- Interactive map of Kadana Dam
- Country: India
- Location: Mahisagar district
- Coordinates: 23°18′26.12″N 73°49′38.12″E﻿ / ﻿23.3072556°N 73.8272556°E
- Purpose: Power generation, irrigation, water storage
- Status: Operational
- Construction began: 1979
- Opening date: 1989; 37 years ago
- Construction cost: ₹20 billion (equivalent to ₹210 billion or US$2.2 billion in 2023)
- Owner: Government of Gujarat

Dam and spillways
- Type of dam: Masonry dam
- Impounds: Mahi River
- Height: 66 m (217 ft)
- Length: 575 m (1,886 ft)

Reservoir
- Active capacity: 1.203 km^{3} (4.25×10^{10} cu ft)
- Catchment area: 25,520 km^{2} (9,850 sq mi)

Kadana power plant
- Commission date: Stage I: 1990 Stage II: 1998
- Turbines: Stage I: 2 x 60 MW reversible Francis-type Stage II: 2 x 60 MW Francis-type
- Installed capacity: 240 MW

National Geological Monuments of India
- Official name: Eddy Current Markings, Kadana Village
- Designated: 1976
- Designated by: Geological Survey of India

= Kadana Dam =

Kadana Dam is an earthen and masonry dam on the Mahi River in Mahisagar district of the Indian state of Gujarat. The construction of the dam began in 1979 and was completed in 1989.

==Power station==
The dam has a pumped-storage hydroelectric power station, with an installed capacity of 240 (MW). The first two generators were commissioned in 1990, and two more were added in 1998. The first two generators are equipped with reversible kaplan turbines that allow the power station to generate power during the peak hours and pump the water back into the reservoir during low usage hours.

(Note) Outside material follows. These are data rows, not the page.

===== config.mk =====
export PLATFORM = sky130hd
export DESIGN_NAME = mws_slave
export DESIGN_NICKNAME = d
export VERILOG_FILES = /design/src/verilog/mws_pkg.sv /design/src/verilog/mws_out_chan.sv /design/src/verilog/mws_slave.sv
export VERILOG_INCLUDE_DIRS = /design/src /design/src/verilog
export SDC_FILE = /design/constraint.sdc
export NUM_CORES = 1
export LEC_CHECK = 0
export BUFFER_PORTS_ARGS = -buffer_cell sky130_fd_sc_hd__buf_4
export CAP_MARGIN = 20
export CORE_ASPECT_RATIO = 2
export CORE_UTILIZATION = 40
export CTS_BUF_LIST = sky130_fd_sc_hd__clkbuf_2
export DETAILED_ROUTE_END_ITERATION = 6
export PLACE_DENSITY = 0.7
export SLEW_MARGIN = 20
export SYNTH_ARGS = -nofsm -noshare
export SYNTH_HDL_FRONTEND = slang
export SYNTH_SLANG_ARGS = --single-unit

===== constraint.sdc =====
create_clock -name mclk -period 28.9 [get_ports mclk]
set_input_delay 2.89 -clock mclk [delete_from_list [all_inputs] [get_ports mclk]]
set_output_delay 2.89 -clock mclk [all_outputs]
set_load 0.05 [all_outputs]

===== src/verilog/mws_regs.svh =====
// Constants for the write-multiple slave: function codes, address windows, limits.
// Assumes inclusion by bare name from design files.
`ifndef MWS_REGS_SVH
`define MWS_REGS_SVH
`define MWS_FC_WR_COILS 8'h0f
`define MWS_FC_WR_REGS 8'h10
`define MWS_FC_EXC_BIT 8'h80
`define MWS_EXC_ILL_FUNC 8'h01
`define MWS_EXC_ILL_ADDR 8'h02
`define MWS_COIL_MAX 16'h0010
`define MWS_FLT_FIRST 16'h0001
`define MWS_FLT_LAST 16'h000e
`define MWS_CNT_FIRST 16'h0000
`define MWS_CNT_LAST 16'h0007
`define MWS_MASTER_MAX_REGS 16'h007b
`define MWS_DAC_BASE_MAX 16'hfff0
`define MWS_ADC_BASE_MAX 16'h7f3c
`endif


===== src/verilog/mws_pkg.sv =====
// Types for the write-multiple slave.
// Assumes mws_regs.svh holds all numeric constants.
package mws_pkg;
  typedef enum logic [3:0] {
    MWS_IDLE = 4'h0,
    MWS_ADDR_H = 4'h1,
    MWS_ADDR_L = 4'h2,
    MWS_QTY_H = 4'h3,
    MWS_QTY_L = 4'h4,
    MWS_BCNT = 4'h5,
    MWS_DATA = 4'h6,
    MWS_RESP = 4'h7,
    MWS_SKIP = 4'h8
  } mws_state_t;
  typedef enum logic [1:0] {
    MWS_TX_ECHO = 2'h0,
    MWS_TX_EXC = 2'h1
  } mws_tx_kind_t;
endpackage


===== src/verilog/mws_out_chan.sv =====
// One analog output holding register with range clamp per variant.
// Assumes a write strobe with a full 16-bit value already assembled.
`timescale 1ns/100ps
`include "mws_regs.svh"
module mws_out_chan
(
  // Clock and reset
  input wire logic mclk,
  input wire logic rst_n,
  // Write side
  input wire logic wr_en,
  input wire logic [15:0] wr_val,
  input wire logic hires,
  // Output
  output logic [15:0] val_q
);
  logic [15:0] val_d;
  wire logic over_base = wr_val > `MWS_DAC_BASE_MAX;
  // Base variant tops out below full scale
  assign val_d = (!hires && over_base) ? `MWS_DAC_BASE_MAX : wr_val;
  always_ff @(posedge mclk or negedge rst_n)
  begin
    if (!rst_n)
      val_q <= 16'h0000;
    else if (wr_en)
      val_q <= val_d;
  end
endmodule // mws_out_chan
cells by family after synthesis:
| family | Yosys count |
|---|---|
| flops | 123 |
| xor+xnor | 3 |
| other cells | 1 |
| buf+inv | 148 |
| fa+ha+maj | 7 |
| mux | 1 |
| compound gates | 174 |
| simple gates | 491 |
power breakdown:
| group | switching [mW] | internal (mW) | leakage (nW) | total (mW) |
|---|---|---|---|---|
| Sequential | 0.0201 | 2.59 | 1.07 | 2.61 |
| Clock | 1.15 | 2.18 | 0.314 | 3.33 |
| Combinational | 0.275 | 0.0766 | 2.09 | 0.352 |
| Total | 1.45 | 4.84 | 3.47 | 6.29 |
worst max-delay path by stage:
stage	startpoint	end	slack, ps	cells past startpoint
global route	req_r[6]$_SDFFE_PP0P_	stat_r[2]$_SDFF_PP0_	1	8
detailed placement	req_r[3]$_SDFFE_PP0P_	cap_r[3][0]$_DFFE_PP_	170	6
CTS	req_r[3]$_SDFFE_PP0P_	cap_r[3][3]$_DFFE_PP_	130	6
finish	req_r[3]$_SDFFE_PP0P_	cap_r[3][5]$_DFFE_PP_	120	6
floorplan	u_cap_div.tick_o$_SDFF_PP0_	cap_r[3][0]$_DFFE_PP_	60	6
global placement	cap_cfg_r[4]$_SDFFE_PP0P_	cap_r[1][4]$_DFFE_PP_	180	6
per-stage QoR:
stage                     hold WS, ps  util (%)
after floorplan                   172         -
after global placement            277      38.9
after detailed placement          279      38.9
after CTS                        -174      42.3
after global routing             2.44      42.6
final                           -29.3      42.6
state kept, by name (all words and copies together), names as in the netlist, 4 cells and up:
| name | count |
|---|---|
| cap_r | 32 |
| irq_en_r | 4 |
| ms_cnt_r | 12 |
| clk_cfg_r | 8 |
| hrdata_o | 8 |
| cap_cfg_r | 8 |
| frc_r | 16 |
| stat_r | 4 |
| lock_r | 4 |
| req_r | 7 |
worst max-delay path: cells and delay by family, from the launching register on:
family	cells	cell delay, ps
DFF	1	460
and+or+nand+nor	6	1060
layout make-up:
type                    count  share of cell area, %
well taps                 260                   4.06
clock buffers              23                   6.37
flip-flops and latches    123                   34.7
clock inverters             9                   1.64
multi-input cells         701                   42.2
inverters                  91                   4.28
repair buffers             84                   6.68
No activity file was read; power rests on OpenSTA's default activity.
File: config.mk
export PLATFORM = sky130hd
export DESIGN_NAME = ext_data_access
export DESIGN_NICKNAME = d
export VERILOG_FILES = /design/src/rtl/xmove_pkg.sv /design/src/rtl/ext_data_access.sv /design/src/rtl/wait_sync.sv /design/src/rtl/pointer_bank.sv
export SDC_FILE = /design/constraint.sdc
export NUM_CORES = 1
export LEC_CHECK = 0
export BUFFER_PORTS_ARGS = -buffer_cell sky130_fd_sc_hd__buf_2
export CAP_MARGIN = 5
export CORE_MARGIN = 2
export CORE_UTILIZATION = 50
export DETAILED_ROUTE_END_ITERATION = 12
export PLACE_DENSITY = 0.76
export SYNTH_ARGS = -nofsm -noshare
export SYNTH_HDL_FRONTEND = slang
export SYNTH_HIERARCHICAL = 1
export SYNTH_SLANG_ARGS = --single-unit
File: constraint.sdc
create_clock -name clk -period 3.3 [get_ports clk]
set_input_delay 0.33 -clock clk [delete_from_list [all_inputs] [get_ports clk]]
set_output_delay 0.33 -clock clk [all_outputs]
set_load 0.005 [all_outputs]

| Stage | Unit | Capacity (MW) | Date |
|---|---|---|---|
| Stage I | 1 | 60 | 1990 March |
| Stage I | 2 | 60 | 1990 September |
| Stage II | 3 | 60 | 1998 January |
| Stage II | 4 | 60 | 1998 May |

==Eddy Current Markings==
The Eddy Current Markings in Kadana were notified as a National Geological Monument in 1976. These markings represent a rare geological feature associated with the geology and evolution of the Aravalli region. The marking appear as radiating circular patterns on sandstone–quartzite rocks belonging to the Upper Aravalli Lunavada Group of Precambrian–Proterozoic age. During the orogeny of the Aravallis, soft and fragmented sedimentary rocks were transformed into metamorphic rocks under intense deformation. The resulting shearing stress produced features such as cross-stratification, horizontal stratification, planar cross-bedding, flute marks, and groove marks. Pebbles or gravel fragments trapped during this deformation, produced radiating circular markings through shearing, torsion and compression.